Work request> Would you restate word for word the lines of the listing, beginning at the first and ending with the line that holds "met2 | 4.33 | 17 | 360"?

++++

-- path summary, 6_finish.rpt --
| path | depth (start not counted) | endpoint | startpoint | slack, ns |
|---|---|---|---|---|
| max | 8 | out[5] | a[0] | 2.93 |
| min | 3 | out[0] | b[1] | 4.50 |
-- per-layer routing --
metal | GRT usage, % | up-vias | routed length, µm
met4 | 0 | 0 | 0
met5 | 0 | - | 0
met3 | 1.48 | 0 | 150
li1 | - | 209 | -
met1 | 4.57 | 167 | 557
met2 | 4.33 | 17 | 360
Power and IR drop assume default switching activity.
## flow/run.sh

```bash
#!/bin/bash
# OpenROAD 26Q1-2900-gdf79404cd8, Yosys 0.63+post, stock flow scripts
make -C /OpenROAD-flow-scripts/flow DESIGN_CONFIG=/design/flow/config.mk WORK_HOME=/design/flow/orfs finish
```

## flow/config.mk

```make
export PLATFORM = sky130hd
export DESIGN_NAME = reg_8bit
export DESIGN_NICKNAME = reg_8bit
export VERILOG_FILES = /design/flow/design.v
export SDC_FILE = /design/flow/constraint.sdc
export NUM_CORES = 4
export LEC_CHECK = 1
export CORE_AREA = 10 10 70 70
export DIE_AREA = 0 0 80 80
```

## flow/constraint.sdc

```tcl
current_design reg_8bit

set clk_period 1.1
set clk_io_pct 0.2

create_clock -name clk0 -period $clk_period [get_ports {clk}]

set non_clock_inputs [all_inputs -no_clocks]
set_input_delay [expr $clk_period * $clk_io_pct] -clock clk0 $non_clock_inputs
set_output_delay [expr $clk_period * $clk_io_pct] -clock clk0 [all_outputs]
```

## flow/design.v

```verilog
module reg_8bit
(
    input clk,
    input rst,
    input ld,
    input[7:0] in,
    output reg[7:0] out
);
    always@ (posedge clk or posedge rst)
        begin
            if(rst)
	     	    out = 0;
            else if(ld)
                out = in;
            else
                out = out;
        end
endmodule
```

==> out/metrics.csv <==
metric;value;unit
run_status;finished, final reports clean;
total_tool_warning_count;25;
timing.slew.headroom;80.07;%
routed-via-count;234;
worst_slew_pin_slew;298.5;ps
share_of_the_synthesized_area_in_the_top_cell_type;59.70;%
post-route-drc-count;0;
cp-start-kind;flop;
timing.final.hold_violations;0;
worst_path_cell_trace;dlygate4sd2_1;
power.internal;588.3;uW
netlist_top_cells_area;sky130_fd_sc_hd__dfrtp_1 (60%), sky130_fd_sc_hd__mux2_4 (36%), sky130_fd_sc_hd__buf_6 (3.4%);
antenna_violations_before_repair;0;
layout.filler_cells;378;
rd_place_congestion;0.7081;
ir_drop;0.2650;mV
clock_latency;240;ps
cts-buffers-inserted;3;
io-pin-count;19;
synth.ff_latch_count;8;
leakage;0.0002930;uW
required;880;ps
fmax;941.9;MHz
regToRegSetupSlack;110;ps
critical_path.n_buffers_inverters;1;
fin_crit;1062;ps
synth_area;335.3;um^2
synth-area-yosys;335.3;um^2
max-clock-path-buffers;2;
critical_path_s_largest_stage_delay;360;ps
cts_hold_buf;0;
grt_pass1_wl;1.345;mm
fin_setup_tns;0;ps
worst-r2r-cell-count;3;
path_class;flop to primary output;
p_sw_share;19.63;%
wl_per_cell;10.07;um
worst_path_max_delay_cell;sky130_fd_sc_hd__dfrtp_1;
yosysUniqueCellTypes;4;
post_synth_inst_count;18;
die_width;80;um
syn-mean-instance-area;18.63;um^2
syn2layout_area_growth;93.28;%
clk_pin_slew_worst_paths;50;ps
rsz0062_at_grt;false;
fin_worst_skew;0;ps
largest_register_ffs;8;
p_seq_share;46.5;%
cts.root.buffer_cell;sky130_fd_sc_hd__clkbuf_4;
clock_tree.htree_level_count;1;
timing.critical_path.depth;1;
critPathCaptureType;primary output;
critPathTopFamily;flip-flops;
placed_cell_area;581.8;um^2
gr_overflow_total;0;
cts_tree;built;
cp_max_fo;2;
min_period_over_period;96.52;%
effective_utilization_at_floorplan;9.817;%
layout-drive-gt1-share;40.00;%
layout.area.comb;120.1;um^2
floorplan.core_area;3416;um^2
post_drt_via_cell_ratio;2.571;
die_area;6400;um^2
yosys_cells;18;
post-synth-top-area-cell;sky130_fd_sc_hd__dfrtp_1;
violation_count_after_the_first_detailed_route_iteration;4;
die_y;80;um
antenna-diode-count;0;
max_cap_violations;0;
clock_power_share;29.3;%
r2r-start;out[1];
tritoncts_num_sinks;8;
pd_cells;1129;nW/um^2
detail_route_antenna_nets;0;
port_buffers;18;
finalCoreUtilization;18.97;%
power_switching;143.7;uW
synth-seq-area-share;59.70;%
holdCritPathClass;input port to asynchronous set/reset pin;
regArea;200.2;um^2
yosysWarnings;1;
row_count;21;
setup_viol;0;
power.combinational.fraction;24.2;%
stdcell_area;648.1;um^2
critical_path_at;840;ps
grt_start_max_net_pins;9;
routed_wl;916;um
gr-usage-all-layers;2.793;%
grt_pass1_vias;261;
holdWs;219.4;ps
drt_pass1_iterations;2;
critical_path.reg2reg.endpoint;out[1];
timing.final.max_slew_violations;0;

++++

Solution to the problem>
-- path summary, 6_finish.rpt --
| path | depth (start not counted) | endpoint | startpoint | slack, ns |
|---|---|---|---|---|
| max | 8 | out[5] | a[0] | 2.93 |
| min | 3 | out[0] | b[1] | 4.50 |
-- per-layer routing --
metal | GRT usage, % | up-vias | routed length, µm
met4 | 0 | 0 | 0
met5 | 0 | - | 0
met3 | 1.48 | 0 | 150
li1 | - | 209 | -
met1 | 4.57 | 167 | 557
met2 | 4.33 | 17 | 360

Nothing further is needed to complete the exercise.